Después de un aterrizaje con mucha suerte, tome un bolso donde estaba la documentación y un arma que había encontrado en la quinta. El calor era abrasador, la ansiedad de ver el oro y el miedo de encontrar a Abelardo aumentaban. Fuimos caminando hacia lo que parecía ser la estación de trenes. Allí esperamos. Todos estaban advertidos sobre Abelardo y por eso mirábamos permanentemente alrededor. A lo lejos empezó a distinguirse el tren que se acercaba, la tensión, nuestra tensión era total. Al detenerse, me acerque al maletero y le expliqué que debía retirar unos bolsos. El guarda me pidió documentos que observó con detenimiento. Afirmó con la cabeza y giró para tomar los bolsos. Al bajarlos siento una explosión y como si me mordieran una parte del trasero. Desde adentro del tren nos estaban disparando. Empiezo a correr y distingo entre la polvareda que “Búho” y Camacho se encontraban en el suelo. No podía mas, mi pierna estaba perdiendo sangre, caigo al suelo y veo que maletero estaba ileso. Abelardo seguía disparando. Entonces aparece el ingles con la nariz blanca y una ametralladora en la mano disparando sin control. Una de las balas despedidas consigue matar a Abelardo y al maletero mientras intentaba huir pero en su locura mata al maquinista, a uno que otro de los pasajeros, a una moza y a dos “caras chatas” que bajaron a orinar. Levante la cabeza cuando cesaron los tiros. Con un enorme esfuerzo me acerque a Camacho que agonizaba y se reía no sé por que razón, quizás era protagonista de una película, esta vez. A su lado el “Búho” yacía en el suelo rematado por todas las balas que se habían disparado. Al girar observo que el ingles cargaba los bolsos y corría a toda velocidad gritándome que le ayudara y lo siguiera hasta el avión.

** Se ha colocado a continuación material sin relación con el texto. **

## config.mk

```make
export PLATFORM = sky130hd
export DESIGN_NAME = fetch_stage
export DESIGN_NICKNAME = d
export VERILOG_FILES = /design/src/rtl/cpu_types_pkg.sv /design/src/rtl/if_id_latch.sv /design/src/rtl/fetch_stage.sv
export SDC_FILE = /design/constraint.sdc
export NUM_CORES = 1
export LEC_CHECK = 0
export ABC_AREA = 1
export ABC_CLOCK_PERIOD_IN_PS = 3750
export CORE_AREA = 8 8 132 134
export CTS_CLUSTER_DIAMETER = 200
export CTS_CLUSTER_SIZE = 10
export DETAILED_ROUTE_END_ITERATION = 10
export DIE_AREA = 0 0 140 142
export SYNTH_ARGS = -nofsm -noshare
export SYNTH_HDL_FRONTEND = slang
export SYNTH_HIERARCHICAL = 1
export SYNTH_SLANG_ARGS = --single-unit
```

## constraint.sdc

```tcl
create_clock -name CLK -period 3.75 [get_ports CLK]
set_clock_uncertainty 0.05 [all_clocks]
set_input_delay 0.375 -clock CLK [delete_from_list [all_inputs] [get_ports CLK]]
set_output_delay 0.375 -clock CLK [all_outputs]
set_load 0.005 [all_outputs]
```

## src/rtl/cpu_types_pkg.sv

```systemverilog
// Shared CPU types: instruction word, opcode encoding, I-type layout and
// the fetch-stage state encoding.
package cpu_types_pkg;

    localparam int WORD_W = 32;

    typedef logic [WORD_W-1:0] word_t;

    typedef enum logic [5:0] {
        RTYPE = 6'h00,
        J     = 6'h02,
        JAL   = 6'h03,
        BEQ   = 6'h04,
        BNE   = 6'h05,
        ADDI  = 6'h08,
        LW    = 6'h23,
        SW    = 6'h2B,
        HALT  = 6'h3F
    } opcode_t;

    typedef struct packed {
        opcode_t     opcode;
        logic [4:0]  rs;
        logic [4:0]  rt;
        logic [15:0] imm;
    } i_t;

    typedef enum logic [0:0] {
        RUN    = 1'b0,
        HALTED = 1'b1
    } fetch_state_t;

    localparam word_t PC_STEP = 32'd4;

endpackage

```

## src/rtl/if_id_latch.sv

```systemverilog
// IF/ID pipeline register: flush beats hold, hold beats load, and an
// enabled cycle without a load becomes a bubble.
import cpu_types_pkg::*;

module if_id_latch (
    input  logic  CLK,
    input  logic  RST,
    input  logic  flush,
    input  logic  enable,
    input  logic  load,
    input  word_t instr_in,
    input  word_t npc_in,
    output word_t instr,
    output word_t npc,
    output logic  valid
);

    // Latch update with flush > hold > load > bubble priority.
    always_ff @(posedge CLK or posedge RST) begin
        if (RST) begin
            instr <= '0;
            npc   <= '0;
            valid <= 1'b0;
        end else if (flush) begin
            instr <= '0;
            npc   <= '0;
            valid <= 1'b0;
        end else if (!enable) begin
            instr <= instr;
            npc   <= npc;
            valid <= valid;
        end else if (load) begin
            instr <= instr_in;
            npc   <= npc_in;
            valid <= 1'b1;
        end else begin
            instr <= '0;
            npc   <= '0;
            valid <= 1'b0;
        end
    end

endmodule

```

## src/rtl/fetch_stage.sv

```systemverilog
// Instruction fetch stage: owns the PC and the run/halt FSM, drives the
// icache request and feeds the IF/ID latch.
//
//   state  | meaning
//   -------+---------------------------------------------------------
//   RUN    | fetching; iREN high, PC advances on accepted hits
//   HALTED | HALT was fetched; iREN low, PC parked on the HALT word
//          | until a redirect (wrong-path HALT) restarts fetching
import cpu_types_pkg::*;

module fetch_stage #(
    parameter word_t PC0 = 32'h00000000
) (
    input  logic  CLK,
    input  logic  RST,
    input  logic  pc_enable,
    input  logic  enable_ID,
    input  logic  flush_ID,
    input  logic  redirect,
    input  word_t redirect_pc,
    input  logic  ihit,
    input  word_t iload,
    output logic  iREN,
    output word_t iaddr,
    output word_t instr_ID,
    output word_t npc_ID,
    output logic  valid_ID
);

    fetch_state_t state, state_next;
    word_t        pc, pc_next, pc_plus4;
    logic         fetch_ok;
    logic         is_halt;

    // A hit only counts when running and neither a redirect nor a stall
    // would throw the word away.
    assign fetch_ok = (state == RUN) && ihit && !redirect && !pc_enable;
    assign is_halt  = (opcode_t'(iload[31:26]) == HALT);
    assign pc_plus4 = pc + PC_STEP;
    assign iaddr    = pc;
    assign iREN     = (state == RUN);

    // Next PC: redirect > stall hold > sequential advance > hold.
    always_comb begin
        pc_next = pc;
        if (redirect)
            pc_next = redirect_pc;
        else if (pc_enable)
            pc_next = pc;
        else if (fetch_ok && !is_halt)
            pc_next = pc_plus4;
    end

    // Next FSM state: HALT parks the stage, only a redirect releases it.
    always_comb begin
        state_next = state;
        case (state)
            RUN:     if (fetch_ok && is_halt) state_next = HALTED;
            HALTED:  if (redirect)            state_next = RUN;
            default: state_next = RUN;
        endcase
    end

    // PC and FSM registers.
    always_ff @(posedge CLK or posedge RST) begin
        if (RST) begin
            pc    <= PC0;
            state <= RUN;
        end else begin
            pc    <= pc_next;
            state <= state_next;
        end
    end

    if_id_latch u_if_id (
        .CLK      (CLK),
        .RST      (RST),
        .flush    (flush_ID),
        .enable   (enable_ID),
        .load     (fetch_ok),
        .instr_in (iload),
        .npc_in   (pc_plus4),
        .instr    (instr_ID),
        .npc      (npc_ID),
        .valid    (valid_ID)
    );

endmodule
```

==> metrics.md <==
| Metric | Value |
|---|---|
| Worst Path Arrival | `2.68 ns` |
| Post-Syn Area | `0.005255 mm²` |
| Clk buf depth | `2` |
| Routed WL | `17,610 µm` |
| Clk_lat worst skew | `0.36 ns` |
| Final Cycle Share | `64.82%` |
| Via/cell ratio | `4.888` |
| Maximum vdd drop | `0.2092 mV` |
| Row cnt | `46` |
| Final GP Congestion | `0.8603` |
| WP data required | `4.00 ns` |
| Grt ovf | `0` |
| XOR/XNOR Fraction of Synth Area | `2.905%` |
| CP Class | `input port to flip-flop` |
| Post-synthesis simple-gate area fraction | `39.86%` |
| DR WL/cell | `17.13 µm` |
| PD cells | `361.5 mW/mm²` |
| Register area share after synthesis | `46.67%` |
| Critical Path Source Type | `input port` |
| CTS root buf | `clkbuf_16` |
| Synth Net Count | `757` |
| Clock sinks | `98` |
| DR WL met3 | `1332 µm` |
| Area of the multi-input gates | `0.002354 mm²` |
| Post-route DRC violation count | `0` |
| Final Max Slew Viols | `0` |
| Synth-to-layout area growth | `38.86%` |
| Die X-Extent | `140 µm` |
| Vias | `5,025` |
| DRT Pass-1 Iters | `5` |
| Max Cap Viol | `0` |
| Gr usage total | `18.14%` |
| Post-route ant nets | `0` |
| Reg-to-reg startpoint | `state` |
| FILL cells | `1,582` |
| Post-route worst setup slack | `1.319 ns` |
| Rel. slew slack | `32.67%` |
| Placed Area | `0.006980 mm²` |
| Flops & latches, synth | `98` |
| Post-synth top cells | `nand2_1, dfrtp_1, nand4_1` |
| Largest area contributor in the synthesized netlist | `dfrtp_1` |
| # setup viols final | `0` |
| Crit. Startpoint | `redirect` |
| CTS tree | `built` |
| Share of the synthesized area in the top cell type | `46.67%` |
| Top sig layer | `met4` |
| I/O pin count | `169` |
| Design area | `0.007297 mm²` |
| Highest clock rate | `0.4114 GHz` |
| Worst-Margin Slew | `1.009 ns` |
| Largest net degree at the start of global routing | `66` |
| Vias in the first global route | `5,120` |
| Outcome | `complete, no violations` |
| Asr flop ratio synth | `100.0%` |
| Mapped Cells | `685` |
| Post-Place Setup Slack | `0.8813 ns` |
| Synthesis Warnings | `6` |
| Share of cells above drive strength 1 | `6.100%` |
| Fin Setup TNS | `0 ns` |
| Syn avg cell area | `7.672 µm²` |
| Final net count | `903` |
| CTS Buf Count | `9` |
| Worst Path Max Fanout | `29` |
| FF+latch area | `0.002452 mm²` |
| Post-cts resize count | `0` |
| Synth cell types | `28` |
| Clock-pin transition on the worst setup and hold timing paths | `0.08 ns` |
| Post-Synth Adder-Cell Area | `0.2381%` |
| Leak Pwr | `3.599 nW` |
| Die area | `0.01988 mm²` |
| Dpl hpwl | `12,310 µm` |
| Wire length on met1 | `8078 µm` |
| Count leader, synth | `nand2_1` |
| Hold buffers post-CTS | `0` |
| Hold Slack | `0.4215 ns` |
| Crit path time final | `2.431 ns` |
| H-tree Lvls | `3` |
| Mux share of post-synthesis cell area | `0%` |
| R2R cell count | `7` |
| Wire length on met2 | `7918 µm` |
| Largest family of logic cells by synthesized area | `simple AND/OR/NAND/NOR gates` |
| RSZ-0062 raised after global routing | `false` |
| Chip height | `142 µm` |
| Port bufs | `168` |
| Post-synth EDFFs | `0` |
| Effective utilization at floorplan | `34.07%` |
| Ranking of synthesized cells by area | `dfrtp_1, nand2_1, nand4_1` |
| Post-synthesis compound-gate area fraction | `1.643%` |
| Setup crit end kind | `flip-flop` |
| First-pass GRT wire length | `28,350 µm` |
| Setup Buffers After CTS | `0` |
| DR iter-0 viols | `339` |
| ANT cells | `0` |
| Hold Path Class | `input port to async pin` |
| Initial antenna violation count | `0` |
| Top_reg_cell synth | `dfrtp_1` |
| Core ar. | `0.01542 mm²` |
| Final Hold Fails | `0` |
state kept, by name, indices dropped and copies added (netlist names):
register,flops
iaddr,32
state,1
u_if_id/valid,1
u_if_id/npc,32
u_if_id/instr,32
worst max-delay path: stages:
cell and delay, ns:
clkdlybuf4s50_1 0.46, inv_4 0.23, nand3_1 0.15, inv_2 0.09
nand2_2 0.25, inv_1 0.85, nand3_1 0.15, nand2_1 0.11
power breakdown:
group          total, mW  internal [mW]  switching, mW
sequential          1.17           1.10         0.0698
combinational      0.459          0.222          0.237
clock               1.00          0.550          0.454
worst paths after layout:
check / slack [ns] / to
max: 1.32 / iaddr[22]
min: 0.42 / iaddr[4]
max reg2reg: 1.61 / iaddr[22]
min reg2reg: 0.42 / u_if_id/valid
max in group asynchronous: 2.41 / u_if_id/npc[18]
min in group CLK: 0.42 / u_if_id/valid
cell usage in the layout (no fill, tap or decap), types with 2 or more instances in the layout:
cell type | Yosys | layout
xnor2_1 | 5 | 5
o211ai_1 | 2 | 2
clkbuf_16 | 0 | 9
and2_1 | 6 | 6
nand4_1 | 64 | 64
nand2_4 | 3 | 3
nand3_1 | 44 | 44
clkdlybuf4s50_1 | 0 | 167
xor2_2 | 4 | 4
nand2_1 | 299 | 299
buf_4 | 7 | 9
nand2_2 | 3 | 3
inv_8 | 0 | 2
nor2_4 | 7 | 8
inv_1 | 49 | 46
nor2_2 | 2 | 2
xor2_1 | 5 | 5
dfrtp_1 | 98 | 98
o21ai_0 | 10 | 10
nor2_1 | 32 | 31
inv_6 | 0 | 2
inv_2 | 0 | 3
nand3b_1 | 4 | 4
layer usage:
metal  vias up  global-route usage, %
met5         -                      0
met1      2388                  23.75
li1       2477                      -
met3        18                  5.267
met4         0                  6.743
met2       142                  27.89
stage by stage:
step / instances / utilization (%) / total power [mW]
6_report: 1028 / 47.31 / 2.638
5_1_grt: 1028 / 47.31 / 2.754
4_1_cts: 1028 / 47.31 / 2.677
3_5_place_dp: 1012 / 45.25 / 1.657
3_3_place_gp: 1012 / 45.25 / 1.660
2_1_floorplan: 685 / - / 1.405
kinds of logic after synthesis:
| group | after synthesis |
|---|---|
| simple gates | 465 |
| compound gates | 15 |
| flops | 98 |
| xor+xnor | 14 |
| fa+ha+maj | 1 |
| buf+inv | 92 |
cell type report:
| class | count | area share, % |
|---|---|---|
| inverters | 50 | 2.606 |
| clock buffers | 10 | 3.275 |
| repair buffers | 177 | 23.90 |
| flip-flops and latches | 98 | 33.61 |
| clock inverters | 6 | 1.063 |
| multi-input cells | 495 | 32.25 |
| well taps | 192 | 3.292 |
Note: power is estimated with default switching activity, not from simulation.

- Es la única forma de salir de aquí – dijo- El tren esta lleno de testigos de la matanza.
Una vez adentro me indicó que me agarrara con fuerza ya que el despegue sería violento e inseguro. Del motor se desprendían ruidos y humo, daba la sensación de tener piezas sueltas. Me encontré pensando que por milagro estábamos volando. El ingles reía, de repente se pone serio.
- Debemos regresar cariño, me olvide la coca.
- ¡No! –dije.
Y entonces su carcajada
- Era un chiste.
Cruzamos la frontera. No tuvimos mayores problemas para vender el oro. El ingles tomo su parte y se marcho. Cada tanto tengo noticias de él y me cuenta que es un pintor famoso.
Yo me instale en la costa centroamericana y luego de operación en el muslo para extraer la bala aproveche para operarme los senos, hacerme una lipoaspiración y un trasero que se dice es el más elegantes de toda la costa del pacifico. En mi casa de la playa funciona un enorme salón de belleza al que asisten clientes de todo el mundo.
Durante las noches de luna llena camino por la playa y parece que me acompañaran fantasmas... bueno no parece están allí y no necesito contarles quienes son.